Representational and Robustness Principles of the Retinal Population Code

Abstract

A comprehensive theory of neural computation requires an understanding of the fundamental principles underlying the neural population codes that are employed throughout the brain. In this thesis, we focus on principles underlying the ganglion cell population code employed by the retina, which is the earliest circuit involved in visual processing. We investigate these principles using data-driven approaches within frameworks motivated by concepts from other quantitative disciplines, which is a methodological unifying theme. In Chapter 1 we place our work in the broader scientific context with a brief overview of the relevant conceptual background. Then in Chapter 2, we provide an overview of the relevant methodological background that is common to the specific methods and approaches discussed in the subsequent chapters.

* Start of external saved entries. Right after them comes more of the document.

`src/rtl/nor_cfg_pkg.sv`:
```
package nor_cfg_pkg;

    localparam logic [7:0] OP_WREN    = 8'h06;
    localparam logic [7:0] OP_WRDI    = 8'h04;
    localparam logic [7:0] OP_RD_NV   = 8'hB5;
    localparam logic [7:0] OP_WR_NV   = 8'hB1;
    localparam logic [7:0] OP_RD_VOL  = 8'h85;
    localparam logic [7:0] OP_WR_VOL  = 8'h81;
    localparam logic [7:0] OP_RD_ENH  = 8'h65;
    localparam logic [7:0] OP_WR_ENH  = 8'h61;
    localparam logic [7:0] OP_RD_FLAG = 8'h70;
    localparam logic [7:0] OP_ARM     = 8'h66;
    localparam logic [7:0] OP_RST     = 8'h99;
    localparam logic [7:0] OP_A4_ON   = 8'hB7;
    localparam logic [7:0] OP_A4_OFF  = 8'hE9;
    localparam logic [7:0] OP_WR_SEG  = 8'hC5;

    localparam int SEG_SHIFT = 24;

    typedef enum logic [1:0] {
        PH_IDLE  = 2'd0,
        PH_READ  = 2'd1,
        PH_WRITE = 2'd2
    } phase_e;

    // REG_AUX means the flag byte for reads and the segment register for writes
    typedef enum logic [1:0] {
        REG_NV  = 2'd0,
        REG_VOL = 2'd1,
        REG_ENH = 2'd2,
        REG_AUX = 2'd3
    } reg_e;

endpackage

```
`src/rtl/nor_cfg_reset_map.sv`:
```
module nor_cfg_reset_map (
    input  logic [15:0] nv_word,
    output logic [7:0]  vol_img,
    output logic [7:0]  enh_img,
    output logic        a4_force,
    output logic        seg_load
);
    always_comb begin
        vol_img       = 8'h03;
        vol_img[3]    = (nv_word[11:9] != 3'b111);
        vol_img[7:4]  = nv_word[15:12];
        enh_img       = 8'h1F;
        enh_img[6]    = nv_word[2];
        enh_img[7]    = nv_word[3];
        a4_force      = ~nv_word[0];
        seg_load      = ~nv_word[1];
    end
endmodule

```
`src/rtl/nor_cfg_resp.sv`:
```
module nor_cfg_resp
    import nor_cfg_pkg::*;
(
    input  logic        clk,
    input  logic        rst_n,
    input  logic        in_read,
    input  reg_e        sel,
    input  logic [1:0]  idx,
    input  logic [15:0] nv_word,
    input  logic [7:0]  vol_cfg,
    input  logic [7:0]  enh_cfg,
    input  logic        addr4,
    output logic        rsp_valid,
    output logic [7:0]  rsp_byte
);
    logic [1:0] len;

    always_comb begin
        len       = (sel == REG_NV) ? 2'd2 : 2'd1;
        rsp_valid = in_read && (idx < len);
        rsp_byte  = 8'h00;
        if (rsp_valid) begin
            case (sel)
                REG_NV:  rsp_byte = (idx == 2'd0) ? nv_word[7:0] : nv_word[15:8];
                REG_VOL: rsp_byte = vol_cfg;
                REG_ENH: rsp_byte = enh_cfg;
                default: rsp_byte = {1'b1, 6'b000000, addr4};
            endcase
        end
    end

    // no response byte is offered past the second slot
    a_r2_within_count: assert property (@(posedge clk) disable iff (!rst_n)
        rsp_valid |-> (idx <= 2'd1));
endmodule

```
`src/rtl/nor_cfg_unit.sv`:
```
module nor_cfg_unit
    import nor_cfg_pkg::*;
#(
    parameter int unsigned ARRAY_BYTES = 32'h0400_0000,
    parameter int          SEG_W       = 8,
    parameter logic [15:0] NV_DEFAULT  = 16'h8FFF
) (
    input  logic             clk,
    input  logic             rst_n,
    input  logic             cs_n,
    input  logic             op_valid,
    input  logic [7:0]       op_code,
    input  logic             dat_valid,
    input  logic [7:0]       dat_byte,
    output logic             rsp_valid,
    output logic [7:0]       rsp_byte,
    output logic             wel,
    output logic             addr4_mode,
    output logic [SEG_W-1:0] seg_addr,
    output logic [7:0]       vol_cfg,
    output logic [7:0]       enh_cfg,
    output logic             soft_rst
);
    localparam int unsigned SEG_COUNT = ARRAY_BYTES >> SEG_SHIFT;
    localparam logic [SEG_W-1:0] SEG_TOP =
        (SEG_COUNT == 0) ? '0 : SEG_W'(SEG_COUNT - 1);

    typedef struct packed {
        phase_e           phase;
        reg_e             sel;
        logic [1:0]       cnt;
        logic [7:0]       lo;
        logic             armed;
        logic             wel;
        logic             addr4;
        logic [SEG_W-1:0] seg;
        logic [15:0]      nv;
        logic [7:0]       vol;
        logic [7:0]       enh;
        logic             srst;
    } st_t;

    st_t q, d, por;

    logic [7:0] live_vol, live_enh, por_vol, por_enh;
    logic       live_a4, live_seg, por_a4, por_seg;

    nor_cfg_reset_map live_map_i (
        .nv_word (q.nv),
        .vol_img (live_vol),
        .enh_img (live_enh),
        .a4_force(live_a4),
        .seg_load(live_seg)
    );

    nor_cfg_reset_map por_map_i (
        .nv_word (NV_DEFAULT),
        .vol_img (por_vol),
        .enh_img (por_enh),
        .a4_force(por_a4),
        .seg_load(por_seg)
    );

    always_comb begin
        por       = '0;
        por.phase = PH_IDLE;
        por.sel   = REG_NV;
        por.nv    = NV_DEFAULT;
        por.vol   = por_vol;
        por.enh   = por_enh;
        por.addr4 = por_a4;
        por.seg   = por_seg ? SEG_TOP : '0;
    end

    always_comb begin
        d      = q;
        d.srst = 1'b0;
        if (cs_n) begin
            d.phase = PH_IDLE;
            d.cnt   = 2'd0;
        end else if (op_valid) begin
            d.phase = PH_IDLE;
            d.cnt   = 2'd0;
            d.armed = (op_code == OP_ARM);
            case (op_code)
                OP_WREN:    d.wel   = 1'b1;
                OP_WRDI:    d.wel   = 1'b0;
                OP_A4_ON:   d.addr4 = 1'b1;
                OP_A4_OFF:  d.addr4 = 1'b0;
                OP_RD_NV:   begin d.phase = PH_READ; d.sel = REG_NV;  end
                OP_RD_VOL:  begin d.phase = PH_READ; d.sel = REG_VOL; end
                OP_RD_ENH:  begin d.phase = PH_READ; d.sel = REG_ENH; end
                OP_RD_FLAG: begin d.phase = PH_READ; d.sel = REG_AUX; end
                OP_WR_NV:   if (q.wel) begin d.phase = PH_WRITE; d.sel = REG_NV;  end
                OP_WR_VOL:  if (q.wel) begin d.phase = PH_WRITE; d.sel = REG_VOL; end
                OP_WR_ENH:  if (q.wel) begin d.phase = PH_WRITE; d.sel = REG_ENH; end
                OP_WR_SEG:  if (q.wel) begin d.phase = PH_WRITE; d.sel = REG_AUX; end
                OP_RST: begin
                    if (q.armed) begin
                        d.vol  = live_vol;
                        d.enh  = live_enh;
                        d.wel  = 1'b0;
                        d.srst = 1'b1;
                        if (live_a4)  d.addr4 = 1'b1;
                        if (live_seg) d.seg   = SEG_TOP;
                    end
                end
                default: ;
            endcase
        end else if (dat_valid) begin
            case (q.phase)
                PH_READ: begin
                    if (q.cnt != 2'd3) d.cnt = q.cnt + 2'd1;
                end
                PH_WRITE: begin
                    d.phase = PH_IDLE;
                    case (q.sel)
                        REG_NV: begin
                            if (q.cnt == 2'd0) begin
                                d.lo    = dat_byte;
                                d.cnt   = 2'd1;
                                d.phase = PH_WRITE;
                            end else begin
                                d.nv = {dat_byte, q.lo};
                            end
                        end
                        REG_VOL: d.vol = dat_byte;
                        REG_ENH: d.enh = dat_byte;
                        default: d.seg = dat_byte[SEG_W-1:0];
                    endcase
                end
                default: ;
            endcase
        end
    end

    always_ff @(posedge clk or negedge rst_n) begin
        if (!rst_n) q <= por;
        else        q <= d;
    end

    nor_cfg_resp resp_i (
        .clk      (clk),
        .rst_n    (rst_n),
        .in_read  (q.phase == PH_READ),
        .sel      (q.sel),
        .idx      (q.cnt),
        .nv_word  (q.nv),
        .vol_cfg  (q.vol),
        .enh_cfg  (q.enh),
        .addr4    (q.addr4),
        .rsp_valid(rsp_valid),
        .rsp_byte (rsp_byte)
    );

    assign wel        = q.wel;
    assign addr4_mode = q.addr4;
    assign seg_addr   = q.seg;
    assign vol_cfg    = q.vol;
    assign enh_cfg    = q.enh;
    assign soft_rst   = q.srst;

    // the nonvolatile word only moves while the latch was set
    a_r4_nv_needs_wel: assert property (@(posedge clk) disable iff (!rst_n)
        !$stable(q.nv) |-> $past(q.wel));

    // a reset pulse is always the answer to a reset opcode
    a_r7_pulse_after_opcode: assert property (@(posedge clk) disable iff (!rst_n)
        soft_rst |-> $past(!cs_n && op_valid && op_code == OP_RST));

    // reset leaves the latch cleared
    a_r11_reset_drops_wel: assert property (@(posedge clk) disable iff (!rst_n)
        soft_rst |-> !wel);

    // fixed low bits of the volatile register after reset
    a_r8_vol_fixed_bits: assert property (@(posedge clk) disable iff (!rst_n)
        soft_rst |-> (vol_cfg[1:0] == 2'b11 && vol_cfg[2] == 1'b0));

    // fixed low bits of the enhanced register after reset
    a_r9_enh_fixed_bits: assert property (@(posedge clk) disable iff (!rst_n)
        soft_rst |-> (enh_cfg[4:0] == 5'h1F && enh_cfg[5] == 1'b0));

    // a deselect ends any response
    a_r5_deselect_quiet: assert property (@(posedge clk) disable iff (!rst_n)
        cs_n |=> !rsp_valid);
endmodule

```
`config.mk`:
```
export PLATFORM = sky130hd
export DESIGN_NAME = nor_cfg_unit
export DESIGN_NICKNAME = d
export VERILOG_FILES = /design/src/rtl/nor_cfg_pkg.sv /design/src/rtl/nor_cfg_reset_map.sv /design/src/rtl/nor_cfg_resp.sv /design/src/rtl/nor_cfg_unit.sv
export SDC_FILE = /design/constraint.sdc
export NUM_CORES = 1
export LEC_CHECK = 0
export ABC_AREA = 1
export BUFFER_PORTS_ARGS = -buffer_cell sky130_fd_sc_hd__buf_2
export CORE_AREA = 2 2 81 83
export CTS_CLUSTER_DIAMETER = 60
export DETAILED_ROUTE_END_ITERATION = 12
export DIE_AREA = 0 0 83 85
export GPL_ROUTABILITY_DRIVEN = 0
export PLACE_DENSITY_LB_ADDON = 0.12
export SETUP_SLACK_MARGIN = 0.2
export SLEW_MARGIN = 30
export SYNTH_ARGS = -nofsm -noshare
export SYNTH_HDL_FRONTEND = slang
export SYNTH_SLANG_ARGS = --single-unit
```
`constraint.sdc`:
```
create_clock -name clk -period 1.85 [get_ports clk]
set_input_delay 0 -clock clk [delete_from_list [all_inputs] [get_ports clk]]
set_output_delay 0 -clock clk [all_outputs]
set_load 0.02 [all_outputs]
```
==> summary.md, run 1 <==
IR analysis of the VDD net gives a maximum drop of 0.000704 V. The final hold violation count is 0. Hold timing on the final database bottoms out at a slack of 0.0642 ns. The area share of the largest cell type after synthesis works out to 25.5%.

The initial utilization of the core area, before any placement, comes to 55.3%. Counting every net in the synthesized netlist gives 469. The cell type group with the largest total delay on the critical path was flip-flops. The die outline height came out at 85 µm. For this run, design rule violations remaining after detail routing come to 0. The flow ran to the end, and the final reports show no timing, DRC or antenna violations. Summing every instance area after synthesis gives 0.00343 mm². The synthesized design contains 58 register bits. In this design, the stage delay of the slowest critical-path cell is 0.41 ns. In this run the worst path has a maximum fanout of 8. The synthesized design spends more area on one cell type than any other, namely sky130_fd_sc_hd__dfrtp_1.

Relative to the synthesized area, the layout overhead comes to 23.3%. The count of vias placed by the detailed router was 3052; the relative slew slack was 72.6%. Counting flops with an async set or reset pin after synthesis yields a share of 100%. For this run, the detailed router's first-pass iteration total came to 5. For the placeable core region, the log shows 0.00620 mm². The clock root buffer master is sky130_fd_sc_hd__clkbuf_8. The via count of the first global-routing pass is 2968. The clock period could shrink to 1.76 ns. The first routing iteration left 194 violations. The number of enable-type register cells in the synthesized netlist is 0, and the number of CTS-inserted buffers is 9.

Ranked by total cell area, the synthesized netlist is headed by sky130_fd_sc_hd__dfrtp_1, sky130_fd_sc_hd__dfstp_2, sky130_fd_sc_hd__nand2_1. The cell total after placement was 555. Final cycle utilization of the critical path: 95.2%. Data on the critical path is required at its endpoint by 1.85 ns. The number of cells on the worst reg-to-reg path is 11. The initial antenna violation count is 0, and the post-detailed-routing wire length is 8490 µm.

Setup violations remaining at the end of the flow were counted as 0. Total non-filler cell area in the finished layout: 0.00423 mm². Clock-pin slew was measured on the worst setup and hold paths at 0.07 ns.

CTS built an H-tree with a depth of 3. The run gives 0 as the antenna diode count. The clock passes through at most 2 buffers. sky130_fd_sc_hd__nand2_1 is the most common cell in the netlist. In the final routed layout, each cell accounts on average for 14.3 µm.

TritonCTS built the clock tree. Setup repair after global routing could not meet its margin everywhere. Entering global routing, the biggest net connects 26 pins.

The slowest stage of the critical path belongs to the cell sky130_fd_sc_hd__dfrtp_1. Summed over all layers, the global routing overflow is 0. The logs give 592 for the post-layout instance count excluding filler cells and 33 for the number of unique standard cell types used by synthesis. The run gives 0 as the number of warning messages in the yosys log. Type of destination of the critical path: an output port.

The max capacitance violation total is 0, and the achievable clock frequency is 568 MHz. The placed instances occupy a cell area of 0.00367 mm². The logs give 6110 µm for the detailed placer's ending HPWL and 2.19 nW for the leakage power total. In this run the power density over the cells is 803 mW/mm².

For the pin with the worst max-slew slack, the measured transition is 0.411 ns. In this run the mean area of a mapped cell was 7.74 µm². The kind of path behind the tightest hold check is in -> reg.

The floorplan has 29 rows. Utilization after layout: 68.2%. The cell count along the critical path is 9, and the insertion delay of the later-clocked pin in the worst-skew pair is 0.34 ns. The final number of max-transition violations came out at 0. The signal on the critical path passes through nor2_4 > inv_4 > ha_4 > o21ai_4 > nand2_4 > inv_2 > o21ai_2 > a31oi_4 > buf_6. The setup path with the least slack is of type reg -> out. The post-route netlist has 33.8% of its cells at a drive strength greater than 1.

After detailed routing, the number of vias per cell comes to 5.16. The count of buffering cells on the critical path with inverters included was 3. The count of buffers inserted at the top-level ports is 56. For this run, the total global-route usage over all layers was measured as 25.2%. The worst hold path was traced through 4 stages.

After synthesis, the most frequently instantiated cells are sky130_fd_sc_hd__nand2_1, sky130_fd_sc_hd__inv_1, sky130_fd_sc_hd__o21ai_0. The tools report the global-route wire length before repair as 14200 µm. The share of the Yosys chip area taken by registers is 43.2%. The most used flip-flop cell after synthesis is sky130_fd_sc_hd__dfrtp_1.

For this design the top-level I/O count stands at 57. For the final database, setup skew stands at 0.00762 ns. Clock tree synthesis found a total of 58 sinks. The count of nets left with antenna violations once routing finished came out at 0.

Summed over all failing endpoints, the final setup total negative slack is 0 ns. The width of the die is 83 µm, and the total die area is 0.00706 mm². At the worst endpoint, the arrival time is 1.76 ns. The tools report the nature of the critical path startpoint as a flip-flop. The instance count of the mapped netlist was 443. After the last flow step, the layout net total stands at 536.
==> power by group <==
part | total [W] | switching [W] | internal, W
Combinational | 0.000548 | 0.000327 | 0.000220
Sequential | 0.00154 | 0.0000964 | 0.00144
Clock | 0.00131 | 0.000519 | 0.000791
==> registers in the layout (all words and copies together), names as in the netlist <==
signal,flops
q,31
enh_cfg,8
seg_addr,8
vol_cfg,8
addr4_mode,1
soft_rst,1
wel,1
==> per-stage QoR <==
stage	total power, W	setup WS [ns]
after floorplan	0.00187	0.209
after global placement	0.00201	0.186
after detailed placement	0.00202	0.148
after CTS	0.00338	0.0946
after global routing	0.00355	0.0238
final	0.00339	0.0882
==> area by class of cell <==
| type | count | area [µm²] |
|---|---|---|
| inverters | 47 | 189 |
| well taps | 77 | 96.3 |
| repair buffers | 87 | 578 |
| multi-input cells | 307 | 1670 |
| flip-flops and latches | 58 | 1480 |
| clock inverters | 5 | 77.6 |
| fillers | 521 | 1980 |
| clock buffers | 11 | 141 |
==> logic make-up after synthesis <==
family	after synthesis	synth area share, %
flip-flops	58	43.2
adder cells (fa/ha/maj)	5	1.82
buffers and inverters	79	12.2
AND/OR/NAND/NOR	233	30.3
AO/OA/AOI/OAI	61	10.0
multiplexers	7	2.52
==> layer usage <==
layer | up-vias | wire (µm) | GRT usage (%)
met5 | - | 0 | 0
met4 | 0 | 121 | 9.24
met3 | 12 | 363 | 5.54
met2 | 84 | 3990 | 39.1
met1 | 1425 | 4010 | 35.0
li1 | 1531 | - | -
==> repair_timing <==
| action | 4_1_cts | 5_1_grt |
|---|---|---|
| resized for setup | 27 | 28 |
| cloned | 0 | 1 |
| pin swaps | 10 | 12 |
| hold buffers | 10 | 0 |
| setup endpoints to repair | 31 | 38 |
| hold endpoints to repair | 30 | 0 |
| buffers inserted | 7 | 3 |
==> layout by cell type, fill, tap and decap left out, types with 4 or more instances in the layout <==
| master | synthesis | routed |
|---|---|---|
| sky130_fd_sc_hd__nor2_4 | 7 | 9 |
| sky130_fd_sc_hd__buf_2 | 2 | 49 |
| sky130_fd_sc_hd__buf_6 | 3 | 4 |
| sky130_fd_sc_hd__clkbuf_8 | 0 | 10 |
| sky130_fd_sc_hd__dlygate4sd3_1 | 0 | 10 |
| sky130_fd_sc_hd__inv_1 | 40 | 35 |
| sky130_fd_sc_hd__nor2_2 | 1 | 5 |
| sky130_fd_sc_hd__o21ai_0 | 38 | 25 |
| sky130_fd_sc_hd__a31oi_1 | 8 | 6 |
| sky130_fd_sc_hd__nor2_1 | 36 | 30 |
| sky130_fd_sc_hd__nand4_1 | 6 | 6 |
| sky130_fd_sc_hd__buf_4 | 25 | 23 |
| sky130_fd_sc_hd__mux2_2 | 5 | 5 |
| sky130_fd_sc_hd__nand2_1 | 147 | 146 |
| sky130_fd_sc_hd__dfstp_2 | 23 | 23 |
| sky130_fd_sc_hd__o21ai_2 | 6 | 8 |
| sky130_fd_sc_hd__inv_2 | 5 | 8 |
| sky130_fd_sc_hd__a21oi_1 | 5 | 4 |
| sky130_fd_sc_hd__o21ai_1 | 2 | 12 |
| sky130_fd_sc_hd__dfrtp_1 | 35 | 35 |
| sky130_fd_sc_hd__nand3_1 | 26 | 26 |
==> worst min-delay path, cell delays in order <==
cell and delay [ns]:
sky130_fd_sc_hd__buf_2 0.13, sky130_fd_sc_hd__nand4_1 0.10, sky130_fd_sc_hd__nand3_1 0.08, sky130_fd_sc_hd__nand2_1 0.06
==> final timing paths <==
path | from | endpoint | slack (ns)
setup / recovery | q[54]$_DFFE_PN0P_ | rsp_byte[0] | 0.09
hold / removal | op_code[5] | addr4_mode$_DFFE_PN0P_ | 0.06
setup reg to reg | q[56]$_DFFE_PN0P_ | enh_cfg[5]$_DFFE_PN0P_ | 0.31
hold reg to reg | seg_addr[0]$_DFFE_PN0P_ | seg_addr[0]$_DFFE_PN0P_ | 0.48
max in group asynchronous | rst_n | enh_cfg[2]$_DFFE_PN1P_ | 1.04
min in group asynchronous | rst_n | addr4_mode$_DFFE_PN0P_ | 0.12
No activity file was read; power rests on OpenSTA's default activity.
==> run 2, diff against run 1 <==
CORE_AREA = 2 2 90 75   (was 2 2 81 83)
DIE_AREA = 0 0 92 77   (was 0 0 83 85)
RECOVER_POWER = 100   (was not set)
==> run 2 against run 1 <==
Effect of this change:
- the flow now finishes with violations (capacitance limit, slew limit)
- power is essentially flat
- register-to-register slack lost 0.03 ns
- final area shrank 0.59%
- critical endpoint is now rsp_byte[4]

As hinted at by the title, there are two key conceptual themes of focus in this thesis: the nature of what the retinal population code represents (e.g. which features of the external visual stimulus space are encoded), and how the retinal system functions in spite of noisy components. While the three main projects discussed in Chapters 3 through 5 are related to one or both of these themes, each is aimed at a different level of analysis. Our work in Chapter 3 focuses on the computational goals of the retinal system, which is investigated via a latent variable model approach. Building on this work, in Chapter 4 we investigate the nature of the representation of the noise-robust population codewords identified in Chapter 3, and discuss preliminary work that focuses on biologically-plausible algorithms for decoding in Chapter 5. We conclude with a discussion of open questions and future directions related to this thesis work.